Assim sendo, segundo Florestan Fernandes, “a nossa história também é uma história do branco privilegiado para o branco privilegiado” (FERNANDES, 2007, p. 33). Mas há também muitos brancos à margem do mundo social criado pelo branco. Como se explica isso? É verdade! Há muitos brancos excluídos e marginalizados. O fato é que eles são brancos na pele. Mas, socialmente falando, eles não são brancos, consequentemente, são socialmente negros.
Nas palavras do Sociólogo Florestan Fernandes, “o negro permaneceu sempre condenado a um mundo que não se organizou para tratá-lo como ser humano e como ‘igual’” (FERNANDES, 2007, p. 33). O branqueamento psicossocial e moral no interior da sociedade brasileira é bastante forte. Lamentavelmente, para garantir seu lugar ao sol, muitos negros “tiveram de sair de sua pele, simulando a condição humana padrão do mundo dos brancos” (FERNANDES, 2007, p. 33). A autonegação das mulheres e dos homens negros, para serem aceitos e reconhecidos como protagonistas de sua própria história na sociedade brasileira classista e excludente, é uma vergonha.
O “imperialismo da branquitude” (FERNANDES, 2007, p. 34) precisa acabar. A sociedade brasileira, particularmente aqueles e aquelas que a governam, precisa romper com o passado colonial brasileiro. Estamos em um novo tempo. Como podemos falar de unidade nacional excluindo os “diferentes”? As diferenças culturais e étnicas sempre vão existir entre os povos. No entanto, a intolerância para com os outros “diferentes” não precisa mais continuar.

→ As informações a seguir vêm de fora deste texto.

## src/rtl/lsu_pkg.sv

```systemverilog
`default_nettype none
// ============================================================================
// Module      : lsu_pkg
// Description : Shared constants and types for the load/store unit: memory
//               access type encodings, FSM state enum, request/response
//               structs and small address-check helpers.
// Revision    : 1.0 - initial release
// ============================================================================
package lsu_pkg;

    // Memory access type encodings (req_typ)
    localparam logic [2:0] MT_B  = 3'd1;
    localparam logic [2:0] MT_H  = 3'd2;
    localparam logic [2:0] MT_W  = 3'd3;
    localparam logic [2:0] MT_BU = 3'd5;
    localparam logic [2:0] MT_HU = 3'd6;

    // Memory function encodings (req_fcn)
    localparam logic M_XRD = 1'b0;
    localparam logic M_XWR = 1'b1;

    typedef enum logic [1:0] {
        ST_IDLE = 2'd0,
        ST_REQ  = 2'd1,
        ST_WAIT = 2'd2,
        ST_DONE = 2'd3
    } lsu_state_e;

    typedef struct packed {
        logic        fcn;
        logic [2:0]  typ;
        logic [31:0] addr;
        logic [31:0] wdata;
    } lsu_req_t;

    typedef struct packed {
        logic [31:0] rdata;
        logic        misaligned;
        logic        fault;
    } lsu_resp_t;

    // True when the byte offset violates the natural alignment of the type.
    // Unknown type codes are treated as word accesses.
    function automatic logic is_misaligned(input logic [2:0] typ, input logic [1:0] off);
        case (typ)
            MT_B, MT_BU: is_misaligned = 1'b0;
            MT_H, MT_HU: is_misaligned = off[0];
            default:     is_misaligned = |off;
        endcase
    endfunction

    // Clears the low address bits that fall below the access size.
    function automatic logic [31:0] natural_align(input logic [2:0] typ, input logic [31:0] addr);
        case (typ)
            MT_B, MT_BU: natural_align = addr;
            MT_H, MT_HU: natural_align = {addr[31:1], 1'b0};
            default:     natural_align = {addr[31:2], 2'b00};
        endcase
    endfunction

endpackage
`default_nettype wire

```

## src/rtl/lsu_align.sv

```systemverilog
`default_nettype none
// ============================================================================
// Module      : lsu_align
// Description : Combinational lane steering for the LSU. Builds the store
//               byte mask and replicated store data, and extracts/extends
//               load data from the returned memory word.
// Revision    : 1.0 - initial release
// ============================================================================
module lsu_align
    import lsu_pkg::*;
(
    input  logic        fcn_i,
    input  logic [2:0]  typ_i,
    input  logic [1:0]  offset_i,
    input  logic [31:0] wdata_i,
    input  logic [31:0] rdata_i,
    output logic [3:0]  wmask_o,
    output logic [31:0] wdata_o,
    output logic [31:0] rdata_o
);

    logic [31:0] w_shifted;

    // Byte-lane enables: only stores touch lanes, selected by size and offset
    always_comb begin
        wmask_o = 4'b0000;
        if (fcn_i == M_XWR) begin
            case (typ_i)
                MT_B, MT_BU: wmask_o = 4'b0001 << offset_i;
                MT_H, MT_HU: wmask_o = offset_i[1] ? 4'b1100 : 4'b0011;
                default:     wmask_o = 4'b1111;
            endcase
        end
    end

    // Replicate the right-justified store data across every lane it could land in
    always_comb begin
        case (typ_i)
            MT_B, MT_BU: wdata_o = {4{wdata_i[7:0]}};
            MT_H, MT_HU: wdata_o = {2{wdata_i[15:0]}};
            default:     wdata_o = wdata_i;
        endcase
    end

    // Bring the addressed bytes down to bit 0, then sign- or zero-extend
    always_comb begin
        w_shifted = rdata_i >> {offset_i, 3'b000};
        case (typ_i)
            MT_B:    rdata_o = {{24{w_shifted[7]}}, w_shifted[7:0]};
            MT_BU:   rdata_o = {24'd0, w_shifted[7:0]};
            MT_H:    rdata_o = {{16{w_shifted[15]}}, w_shifted[15:0]};
            MT_HU:   rdata_o = {16'd0, w_shifted[15:0]};
            default: rdata_o = w_shifted;
        endcase
    end

endmodule
`default_nettype wire

```

## src/rtl/lsu.sv

```systemverilog
`default_nettype none
// ============================================================================
// Module      : lsu
// Description : Single-outstanding load/store unit between an in-order core
//               and a valid/ready memory port. Sequences IDLE->REQ->WAIT->DONE,
//               stalls the core until the access completes, and reports bus
//               timeouts as faults.
//               Build option LSU_MISALIGN_TRAP_EN: misaligned H/HU/W accesses
//               complete immediately with exc_misaligned instead of being
//               truncated to natural alignment.
// Revision    : 1.0 - initial release
// ============================================================================
module lsu
    import lsu_pkg::*;
#(
    parameter int TIMEOUT_CYCLES = 255
) (
    input  logic        clk,
    input  logic        rst,
    // Core side
    input  logic        req_val_i,
    input  logic        req_fcn_i,
    input  logic [2:0]  req_typ_i,
    input  logic [31:0] req_addr_i,
    input  logic [31:0] req_wdata_i,
    output logic        stall_o,
    output logic        resp_val_o,
    output logic [31:0] resp_rdata_o,
    output logic        exc_misaligned_o,
    output logic        exc_fault_o,
    // Memory side
    output logic        mem_req_val_o,
    input  logic        mem_req_rdy_i,
    output logic [31:0] mem_req_addr_o,
    output logic        mem_req_wen_o,
    output logic [3:0]  mem_req_wmask_o,
    output logic [31:0] mem_req_wdata_o,
    input  logic        mem_resp_val_i,
    input  logic [31:0] mem_resp_data_i
);

    localparam int c_cnt_w = $clog2(TIMEOUT_CYCLES + 1);

    lsu_state_e          state_q;
    lsu_req_t            req_q;
    lsu_req_t            req_d;
    lsu_resp_t           resp_q;
    logic                resp_val_q;
    logic                mem_req_val_q;
    logic [c_cnt_w-1:0]  cnt_q;

    logic                w_trap;
    logic                w_timeout;
    logic [31:0]         w_load_data;

    // Misalignment either traps (no bus traffic) or is silently truncated
`ifdef LSU_MISALIGN_TRAP_EN
    assign w_trap = is_misaligned(req_typ_i, req_addr_i[1:0]);
    assign req_d  = '{fcn: req_fcn_i, typ: req_typ_i, addr: req_addr_i, wdata: req_wdata_i};
`else
    assign w_trap = 1'b0;
    assign req_d  = '{fcn: req_fcn_i, typ: req_typ_i,
                      addr: natural_align(req_typ_i, req_addr_i), wdata: req_wdata_i};
`endif

    // The counter value seen here is the number of REQ/WAIT cycles already
    // completed, so this flags the last permitted cycle.
    assign w_timeout = (cnt_q == c_cnt_w'(TIMEOUT_CYCLES - 1));

    lsu_align u_align (
        .fcn_i    (req_q.fcn),
        .typ_i    (req_q.typ),
        .offset_i (req_q.addr[1:0]),
        .wdata_i  (req_q.wdata),
        .rdata_i  (mem_resp_data_i),
        .wmask_o  (mem_req_wmask_o),
        .wdata_o  (mem_req_wdata_o),
        .rdata_o  (w_load_data)
    );

    // Access sequencer: owns the registered request, timeout counter and all
    // handshake/response outputs.
    always_ff @(posedge clk or posedge rst) begin
        if (rst) begin
            state_q       <= ST_IDLE;
            req_q         <= '0;
            resp_q        <= '0;
            resp_val_q    <= 1'b0;
            mem_req_val_q <= 1'b0;
            cnt_q         <= '0;
        end else begin
            case (state_q)
                ST_IDLE: begin
                    if (req_val_i) begin
                        req_q <= req_d;
                        cnt_q <= '0;
                        if (w_trap) begin
                            state_q    <= ST_DONE;
                            resp_val_q <= 1'b1;
                            resp_q     <= '{rdata: 32'd0, misaligned: 1'b1, fault: 1'b0};
                        end else begin
                            state_q       <= ST_REQ;
                            mem_req_val_q <= 1'b1;
                        end
                    end
                end
                ST_REQ: begin
                    // A timeout withdraws the request even if rdy arrives now
                    if (w_timeout) begin
                        state_q       <= ST_DONE;
                        mem_req_val_q <= 1'b0;
                        resp_val_q    <= 1'b1;
                        resp_q        <= '{rdata: 32'd0, misaligned: 1'b0, fault: 1'b1};
                    end else begin
                        cnt_q <= cnt_q + 1'b1;
                        if (mem_req_rdy_i) begin
                            state_q       <= ST_WAIT;
                            mem_req_val_q <= 1'b0;
                        end
                    end
                end
                ST_WAIT: begin
                    // A response on the final cycle still counts as success
                    if (mem_resp_val_i) begin
                        state_q    <= ST_DONE;
                        resp_val_q <= 1'b1;
                        resp_q     <= '{rdata: (req_q.fcn == M_XWR) ? 32'd0 : w_load_data,
                                        misaligned: 1'b0, fault: 1'b0};
                    end else if (w_timeout) begin
                        state_q    <= ST_DONE;
                        resp_val_q <= 1'b1;
                        resp_q     <= '{rdata: 32'd0, misaligned: 1'b0, fault: 1'b1};
                    end else begin
                        cnt_q <= cnt_q + 1'b1;
                    end
                end
                ST_DONE: begin
                    state_q    <= ST_IDLE;
                    resp_val_q <= 1'b0;
                    resp_q     <= '0;
                end
                default: begin
                    state_q <= ST_IDLE;
                end
            endcase
        end
    end

    // The core is released only in DONE; reset drops the stall immediately
    assign stall_o          = req_val_i && (state_q != ST_DONE) && !rst;

    assign resp_val_o       = resp_val_q;
    assign resp_rdata_o     = resp_q.rdata;
    assign exc_fault_o      = resp_q.fault;
    assign exc_misaligned_o = resp_q.misaligned;

    assign mem_req_val_o    = mem_req_val_q;
    assign mem_req_addr_o   = {req_q.addr[31:2], 2'b00};
    assign mem_req_wen_o    = req_q.fcn;

endmodule
`default_nettype wire

```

O Brasil, de forma particular, e o mundo, de forma geral, são racialmente heterogêneos. Atualmente, no Brasil e no Mundo, as mulheres e os homens negros precisam, o tempo todo, de autoafirmação e autorrealização para garantirem sua sobrevivência. Sem autoafirmação e autorrealização, as mulheres e os homens negros brasileiros se perderão como raça e como seres humanos portadores de cultura. “As portas do mundo dos brancos não são intransponíveis” (FERNANDES, 2007, p. 35).
No entanto, seria imprudente de nossa parte negar: no Brasil, as mulheres e os homens negros, para atravessarem as portas dos brancos, estão sendo submetidos a um inapelável “processo sistemático de branqueamento” (FERNANDES, 2007, p. 35).
A visão pobre e monolítica que a elite branca brasileira tem da economia, da sociedade e da cultura tem atentado contra a democracia cultural, étnica, racial, social, moral e religiosa. Não adianta dissertar a respeito da soberania nacional, sobre o nacionalismo patriótico e sobre a brasilidade, se as mulheres e os homens negros, e outros seres humanos “diferentes”, continuam sendo mantidos do lado de fora da sociedade e do mundo em que vivem.
O Brasil é um país democrático, e sua sociedade é uma sociedade “racial e culturalmente heterogênea” (FERNANDES, 2007, p. 36). Assim sendo, digamos não ao racismo e à política de branqueamento das mulheres e homens negros brasileiros.
Bibliografia
FERNANDES, Florestan. O negro no mundo dos brancos / Florestam Fernandes; apresentação de Lilia Moritz Schwarcz. – 2ª ed. revista – São Paulo: Global, 2007.